Figure 1 The binding of cyclic guanosine monophosphate-adenosine monophosphate synthase to double-stranded DNA results in its activation as a secondary messenger, leading to the production of cyclic guanosine monophosphate-adenosine monophosphate. Cyclic guanosine monophosphate-adenosine monophosphate then binds to interferon gene stimulating factor (STING), which is bound to the endoplasmic reticulum (ER) membrane, thereby causing its activation. STING conformational change and transfer to the Golgi apparatus. In the Golgi apparatus, the two cysteine residues of STING (Cys88 and Cys91) are palmitoylated. Subsequently, STING will recruit TANK binding kinase 1 (TBK1) and interact with it. TBK1 phosphorylates interferon regulatory factor 3 (IRF3), triggering dimerization, nuclear translocation, and induction of target genes in IRF3, thereby affecting interferon production.
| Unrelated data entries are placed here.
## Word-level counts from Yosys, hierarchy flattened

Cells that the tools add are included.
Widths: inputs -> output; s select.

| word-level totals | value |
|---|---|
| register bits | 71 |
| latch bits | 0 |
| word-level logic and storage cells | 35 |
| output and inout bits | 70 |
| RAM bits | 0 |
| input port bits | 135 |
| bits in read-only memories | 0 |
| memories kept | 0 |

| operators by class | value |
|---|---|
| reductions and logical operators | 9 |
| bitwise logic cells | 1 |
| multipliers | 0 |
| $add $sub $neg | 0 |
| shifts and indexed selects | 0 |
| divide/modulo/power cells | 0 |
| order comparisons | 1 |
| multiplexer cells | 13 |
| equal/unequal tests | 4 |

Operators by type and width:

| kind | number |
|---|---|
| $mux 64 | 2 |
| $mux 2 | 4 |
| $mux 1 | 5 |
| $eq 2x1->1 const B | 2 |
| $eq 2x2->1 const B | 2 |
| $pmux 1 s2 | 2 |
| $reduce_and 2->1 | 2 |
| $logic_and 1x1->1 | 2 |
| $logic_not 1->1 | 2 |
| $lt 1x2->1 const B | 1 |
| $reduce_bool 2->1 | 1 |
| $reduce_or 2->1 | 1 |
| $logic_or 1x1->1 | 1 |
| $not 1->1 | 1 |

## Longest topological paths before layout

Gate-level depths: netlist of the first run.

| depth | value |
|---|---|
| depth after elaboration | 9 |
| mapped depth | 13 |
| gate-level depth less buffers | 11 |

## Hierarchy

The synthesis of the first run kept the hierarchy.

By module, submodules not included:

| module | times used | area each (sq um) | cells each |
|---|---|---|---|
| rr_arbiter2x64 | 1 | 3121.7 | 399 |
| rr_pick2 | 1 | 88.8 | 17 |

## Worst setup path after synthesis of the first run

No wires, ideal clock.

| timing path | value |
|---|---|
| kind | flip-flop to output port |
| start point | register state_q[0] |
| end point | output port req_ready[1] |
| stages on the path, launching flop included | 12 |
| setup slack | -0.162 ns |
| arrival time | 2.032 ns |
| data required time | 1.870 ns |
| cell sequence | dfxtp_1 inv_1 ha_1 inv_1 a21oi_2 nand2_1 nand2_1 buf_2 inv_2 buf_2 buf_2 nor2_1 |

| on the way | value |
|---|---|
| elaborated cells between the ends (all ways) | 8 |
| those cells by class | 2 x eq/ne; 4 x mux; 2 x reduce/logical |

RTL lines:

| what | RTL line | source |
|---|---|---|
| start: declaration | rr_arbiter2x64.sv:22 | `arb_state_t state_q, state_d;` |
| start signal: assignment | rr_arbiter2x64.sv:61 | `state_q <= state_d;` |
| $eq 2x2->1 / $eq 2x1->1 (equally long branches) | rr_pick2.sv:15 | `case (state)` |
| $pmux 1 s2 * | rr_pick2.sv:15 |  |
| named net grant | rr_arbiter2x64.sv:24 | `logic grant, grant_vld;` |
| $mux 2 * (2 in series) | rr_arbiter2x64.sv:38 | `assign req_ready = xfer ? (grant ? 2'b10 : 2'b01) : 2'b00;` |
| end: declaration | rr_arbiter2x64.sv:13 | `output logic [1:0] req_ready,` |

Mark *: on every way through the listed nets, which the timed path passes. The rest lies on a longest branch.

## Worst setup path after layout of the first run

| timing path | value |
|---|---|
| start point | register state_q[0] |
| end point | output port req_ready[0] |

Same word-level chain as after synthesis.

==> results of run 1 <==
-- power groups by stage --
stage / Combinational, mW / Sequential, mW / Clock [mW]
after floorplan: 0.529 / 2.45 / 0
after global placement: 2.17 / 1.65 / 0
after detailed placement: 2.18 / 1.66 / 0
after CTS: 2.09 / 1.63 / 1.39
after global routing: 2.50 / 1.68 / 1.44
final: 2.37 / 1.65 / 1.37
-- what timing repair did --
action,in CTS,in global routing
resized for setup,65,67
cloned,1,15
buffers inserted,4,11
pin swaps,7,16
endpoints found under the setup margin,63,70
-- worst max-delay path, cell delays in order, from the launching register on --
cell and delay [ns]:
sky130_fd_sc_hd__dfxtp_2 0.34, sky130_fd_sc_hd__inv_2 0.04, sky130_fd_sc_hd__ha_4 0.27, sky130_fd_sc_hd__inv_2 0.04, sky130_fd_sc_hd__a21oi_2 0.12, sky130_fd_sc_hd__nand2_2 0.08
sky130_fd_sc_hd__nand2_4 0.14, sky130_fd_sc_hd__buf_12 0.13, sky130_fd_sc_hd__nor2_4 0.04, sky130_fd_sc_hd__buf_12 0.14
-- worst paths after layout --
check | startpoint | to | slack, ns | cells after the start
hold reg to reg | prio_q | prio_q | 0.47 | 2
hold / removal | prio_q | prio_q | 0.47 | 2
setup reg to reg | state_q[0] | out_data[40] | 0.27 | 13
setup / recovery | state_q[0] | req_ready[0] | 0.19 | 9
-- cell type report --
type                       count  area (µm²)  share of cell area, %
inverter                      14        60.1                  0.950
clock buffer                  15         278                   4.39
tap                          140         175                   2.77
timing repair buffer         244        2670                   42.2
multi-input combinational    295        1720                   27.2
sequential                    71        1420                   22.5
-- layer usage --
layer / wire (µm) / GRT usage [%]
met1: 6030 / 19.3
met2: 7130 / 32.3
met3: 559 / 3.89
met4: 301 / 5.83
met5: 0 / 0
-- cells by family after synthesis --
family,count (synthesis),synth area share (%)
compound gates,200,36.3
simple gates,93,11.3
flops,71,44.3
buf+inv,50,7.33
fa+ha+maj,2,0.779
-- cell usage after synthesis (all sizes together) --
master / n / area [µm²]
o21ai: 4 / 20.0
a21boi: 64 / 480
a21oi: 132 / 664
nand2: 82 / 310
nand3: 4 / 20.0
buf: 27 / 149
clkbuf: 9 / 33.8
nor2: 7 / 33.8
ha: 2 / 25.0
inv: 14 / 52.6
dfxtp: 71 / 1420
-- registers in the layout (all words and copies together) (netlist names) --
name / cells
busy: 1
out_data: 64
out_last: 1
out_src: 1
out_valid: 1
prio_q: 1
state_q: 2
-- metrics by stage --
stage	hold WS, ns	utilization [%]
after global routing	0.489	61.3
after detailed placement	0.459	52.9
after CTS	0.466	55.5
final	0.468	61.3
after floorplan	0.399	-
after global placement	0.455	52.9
Activated protein kinase B can directly phosphorylate mammalian target of rapamycin (mTOR); or inhibit the activation of Ras homolog enriched in brain by inactivating tuberous sclerosis complex 2, and then enhance the activation of mTOR. TBK1 increase the activation of mTOR, on the contrary, phosphorylation of TBK1 inhibits the activity of mTOR. PIP2: Phosphatidylinositol-(3,4)-P2; PIP3: Phosphatidylinositol-(3,4,5)-P3; PI3K: Phosphatidylinositol 3-kinase; PDK: Phosphoinositide-dependent kinase; mTOR: Mammalian target of rapamycin; cGAS: Cyclic guanosine monophosphate-adenosine monophosphate synthase; STING: Stimulator of interferon gene; TSC: Tuberous sclerosis complex; Akt: Activated protein kinase B; TBK: TANK binding kinase; IRF: Interferon regulatory factor 3; IFN: Interferon; Rheb: Ras homolog enriched in brain.